> TRY IT: Extract the lines from the first line of the records below through the line containing "after detailed placement", inclusive, and reproduce them exactly as written.

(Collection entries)
________________________

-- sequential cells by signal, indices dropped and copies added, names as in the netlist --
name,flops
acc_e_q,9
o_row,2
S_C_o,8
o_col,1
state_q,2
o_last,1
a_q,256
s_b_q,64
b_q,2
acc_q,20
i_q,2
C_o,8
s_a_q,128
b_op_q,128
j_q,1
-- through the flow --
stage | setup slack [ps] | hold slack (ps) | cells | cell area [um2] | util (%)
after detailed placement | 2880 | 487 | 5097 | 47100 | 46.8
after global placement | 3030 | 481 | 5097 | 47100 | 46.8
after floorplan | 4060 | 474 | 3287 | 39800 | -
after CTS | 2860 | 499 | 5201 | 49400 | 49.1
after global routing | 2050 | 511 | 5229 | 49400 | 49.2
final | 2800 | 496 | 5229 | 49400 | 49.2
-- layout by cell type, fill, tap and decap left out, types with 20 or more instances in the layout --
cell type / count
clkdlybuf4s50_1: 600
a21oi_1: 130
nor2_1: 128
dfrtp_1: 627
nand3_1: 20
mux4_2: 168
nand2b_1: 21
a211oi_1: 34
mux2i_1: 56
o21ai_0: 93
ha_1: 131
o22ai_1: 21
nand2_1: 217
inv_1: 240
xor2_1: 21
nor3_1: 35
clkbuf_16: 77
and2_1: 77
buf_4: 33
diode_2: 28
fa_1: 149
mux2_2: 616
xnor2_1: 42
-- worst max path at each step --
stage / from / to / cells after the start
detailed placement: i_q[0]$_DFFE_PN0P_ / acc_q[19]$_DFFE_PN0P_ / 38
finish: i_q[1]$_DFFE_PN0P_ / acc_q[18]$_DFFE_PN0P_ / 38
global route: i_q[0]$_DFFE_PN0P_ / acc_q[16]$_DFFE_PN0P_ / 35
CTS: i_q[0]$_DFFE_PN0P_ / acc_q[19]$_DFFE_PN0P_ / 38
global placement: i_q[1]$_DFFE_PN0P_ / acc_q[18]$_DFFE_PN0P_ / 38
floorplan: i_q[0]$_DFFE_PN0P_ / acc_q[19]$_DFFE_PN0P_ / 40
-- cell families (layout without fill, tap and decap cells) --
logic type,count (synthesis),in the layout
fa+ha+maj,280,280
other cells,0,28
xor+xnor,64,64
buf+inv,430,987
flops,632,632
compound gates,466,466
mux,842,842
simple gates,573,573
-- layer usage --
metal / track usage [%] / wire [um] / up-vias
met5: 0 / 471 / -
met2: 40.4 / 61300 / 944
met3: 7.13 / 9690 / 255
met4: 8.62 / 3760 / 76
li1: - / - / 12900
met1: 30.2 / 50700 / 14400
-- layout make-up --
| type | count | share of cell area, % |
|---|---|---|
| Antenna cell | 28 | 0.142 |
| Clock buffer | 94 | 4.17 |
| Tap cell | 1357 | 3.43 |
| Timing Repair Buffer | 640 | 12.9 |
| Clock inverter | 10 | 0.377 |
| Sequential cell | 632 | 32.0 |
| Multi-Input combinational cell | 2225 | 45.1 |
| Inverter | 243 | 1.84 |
--- config.mk ---
export PLATFORM = sky130hd
export DESIGN_NAME = cpu_run_monitor
export DESIGN_NICKNAME = d
export VERILOG_FILES = /design/src/rtl/cpu_run_monitor.sv
export SDC_FILE = /design/constraint.sdc
export NUM_CORES = 1
export LEC_CHECK = 0
export CAP_MARGIN = 5
export CORE_MARGIN = 3
export CORE_UTILIZATION = 35
export DETAILED_ROUTE_END_ITERATION = 8
export PLACE_DENSITY = 0.62
export SLEW_MARGIN = 15
export SYNTH_ARGS = -nofsm -noshare
export SYNTH_HDL_FRONTEND = slang
export SYNTH_SLANG_ARGS = --single-unit
export TNS_END_PERCENT = 20
--- constraint.sdc ---
create_clock -name CLK -period 3.02 [get_ports CLK]
set_input_delay 0.302 -clock CLK [delete_from_list [all_inputs] [get_ports CLK]]
set_output_delay 0.302 -clock CLK [all_outputs]
set_load 0.01 [all_outputs]
--- src/rtl/cpu_run_monitor.sv ---
// Run-control companion for the harness CPU: halt detection, cycle/instruction
// counting, pipeline drain, word-by-word data-memory dump and a run watchdog.
//
// state   | meaning
// --------+------------------------------------------------------------
// S_RUN   | CPU free-running; counting cycles and accepted instructions
// S_DRAIN | halt seen; waiting DRAIN_CYCLES non-stalled cycles
// S_DUMP  | presenting dump_addr with dump_valid until last handshake
// S_DONE  | dump complete; done sticky until RESET
// S_FAULT | watchdog expired; timeout sticky until RESET
module cpu_run_monitor #(
    parameter int                   DATA_W       = 32,
    parameter int                   ADDR_W       = 32,
    parameter int                   CNT_W        = 32,
    parameter logic [DATA_W-1:0]    HALT_WORD    = 32'hFFFF_FFFF,
    parameter int                   DRAIN_CYCLES = 5,
    parameter longint unsigned      DUMP_WORDS   = 512,
    parameter longint unsigned      TIMEOUT      = 100000
) (
    input  logic              CLK,
    input  logic              RESET,
    input  logic              fetch_valid,
    input  logic [DATA_W-1:0] fetch_instr,
    input  logic              stall,
    input  logic              dump_ready,
    output logic [CNT_W-1:0]  cycle_count,
    output logic [CNT_W-1:0]  instr_count,
    output logic              dump_valid,
    output logic [ADDR_W-1:0] dump_addr,
    output logic              dump_last,
    output logic              done,
    output logic              timeout
);

    localparam int               DRN_W     = (DRAIN_CYCLES > 1) ? $clog2(DRAIN_CYCLES + 1) : 1;
    localparam logic [DRN_W-1:0] DRAIN_LD  = DRN_W'(DRAIN_CYCLES);
    localparam logic [ADDR_W-1:0] LAST_ADDR = ADDR_W'(DUMP_WORDS - 1);
    localparam logic [CNT_W-1:0]  TO_VAL    = CNT_W'(TIMEOUT);
    localparam logic [CNT_W-1:0]  CNT_MAX   = '1;

    typedef enum logic [2:0] {
        S_RUN,
        S_DRAIN,
        S_DUMP,
        S_DONE,
        S_FAULT
    } state_t;

    state_t            state_q, state_d;
    logic [CNT_W-1:0]  cycle_q, cycle_d;
    logic [CNT_W-1:0]  instr_q, instr_d;
    logic [DRN_W-1:0]  drain_q, drain_d;
    logic              dv_q, dv_d;
    logic [ADDR_W-1:0] addr_q, addr_d;
    logic              last_q, last_d;
    logic              done_q, done_d;
    logic              to_q, to_d;

    logic              accept;
    logic              halt_seen;
    logic [CNT_W-1:0]  cycle_inc;
    logic [CNT_W-1:0]  instr_inc;
    logic [ADDR_W-1:0] addr_next;

    assign accept    = fetch_valid & ~stall;
    assign halt_seen = accept && (fetch_instr == HALT_WORD);
    assign cycle_inc = (cycle_q == CNT_MAX) ? cycle_q : cycle_q + CNT_W'(1);
    assign instr_inc = (instr_q == CNT_MAX) ? instr_q : instr_q + CNT_W'(1);
    assign addr_next = addr_q + ADDR_W'(1);

    always_comb begin
        state_d = state_q;
        cycle_d = cycle_q;
        instr_d = instr_q;
        drain_d = drain_q;
        dv_d    = dv_q;
        addr_d  = addr_q;
        last_d  = last_q;
        done_d  = done_q;
        to_d    = to_q;

        case (state_q)
            S_RUN: begin
                cycle_d = cycle_inc;
                if (accept && !halt_seen) begin
                    instr_d = instr_inc;
                end
                // A halt in the same cycle as the watchdog expiry still ends the run normally.
                if (halt_seen) begin
                    if (DRAIN_CYCLES == 0) begin
                        state_d = S_DUMP;
                        dv_d    = 1'b1;
                        addr_d  = '0;
                        last_d  = (LAST_ADDR == '0);
                    end else begin
                        state_d = S_DRAIN;
                        drain_d = DRAIN_LD;
                    end
                end else if (cycle_inc == TO_VAL) begin
                    state_d = S_FAULT;
                    to_d    = 1'b1;
                end
            end

            S_DRAIN: begin
                cycle_d = cycle_inc;
                if (!stall && (drain_q == DRN_W'(1))) begin
                    state_d = S_DUMP;
                    drain_d = '0;
                    dv_d    = 1'b1;
                    addr_d  = '0;
                    last_d  = (LAST_ADDR == '0);
                end else begin
                    if (!stall) begin
                        drain_d = drain_q - DRN_W'(1);
                    end
                    if (cycle_inc == TO_VAL) begin
                        state_d = S_FAULT;
                        to_d    = 1'b1;
                    end
                end
            end

            S_DUMP: begin
                if (dump_ready) begin
                    if (last_q) begin
                        state_d = S_DONE;
                        dv_d    = 1'b0;
                        done_d  = 1'b1;
                    end else begin
                        addr_d = addr_next;
                        last_d = (addr_next == LAST_ADDR);
                    end
                end
            end

            S_DONE, S_FAULT: begin
            end

            default: begin
                state_d = S_RUN;
            end
        endcase
    end

    always_ff @(posedge CLK or posedge RESET) begin
        if (RESET) begin
            state_q <= S_RUN;
            cycle_q <= '0;
            instr_q <= '0;
            drain_q <= '0;
            dv_q    <= 1'b0;
            addr_q  <= '0;
            last_q  <= 1'b0;
            done_q  <= 1'b0;
            to_q    <= 1'b0;
        end else begin
            state_q <= state_d;
            cycle_q <= cycle_d;
            instr_q <= instr_d;
            drain_q <= drain_d;
            dv_q    <= dv_d;
            addr_q  <= addr_d;
            last_q  <= last_d;
            done_q  <= done_d;
            to_q    <= to_d;
        end
    end

    assign cycle_count = cycle_q;
    assign instr_count = instr_q;
    assign dump_valid  = dv_q;
    assign dump_addr   = addr_q;
    assign dump_last   = last_q;
    assign done        = done_q;
    assign timeout     = to_q;

endmodule
### src/rtl/apb_intc_pkg.sv
// Shared constants for the APB interrupt controller: register offsets and
// CLAIM register field layout.
package apb_intc_pkg;

  localparam logic [3:0] OFF_PENDING = 4'h0;
  localparam logic [3:0] OFF_ENABLE  = 4'h4;
  localparam logic [3:0] OFF_MODE    = 4'h8;
  localparam logic [3:0] OFF_CLAIM   = 4'hC;

  localparam int CLAIM_VALID_BIT = 31;
  localparam int ID_W            = 5;

endpackage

________________________

> RESPONSE TO THE TASK:
-- sequential cells by signal, indices dropped and copies added, names as in the netlist --
name,flops
acc_e_q,9
o_row,2
S_C_o,8
o_col,1
state_q,2
o_last,1
a_q,256
s_b_q,64
b_q,2
acc_q,20
i_q,2
C_o,8
s_a_q,128
b_op_q,128
j_q,1
-- through the flow --
stage | setup slack [ps] | hold slack (ps) | cells | cell area [um2] | util (%)
after detailed placement | 2880 | 487 | 5097 | 47100 | 46.8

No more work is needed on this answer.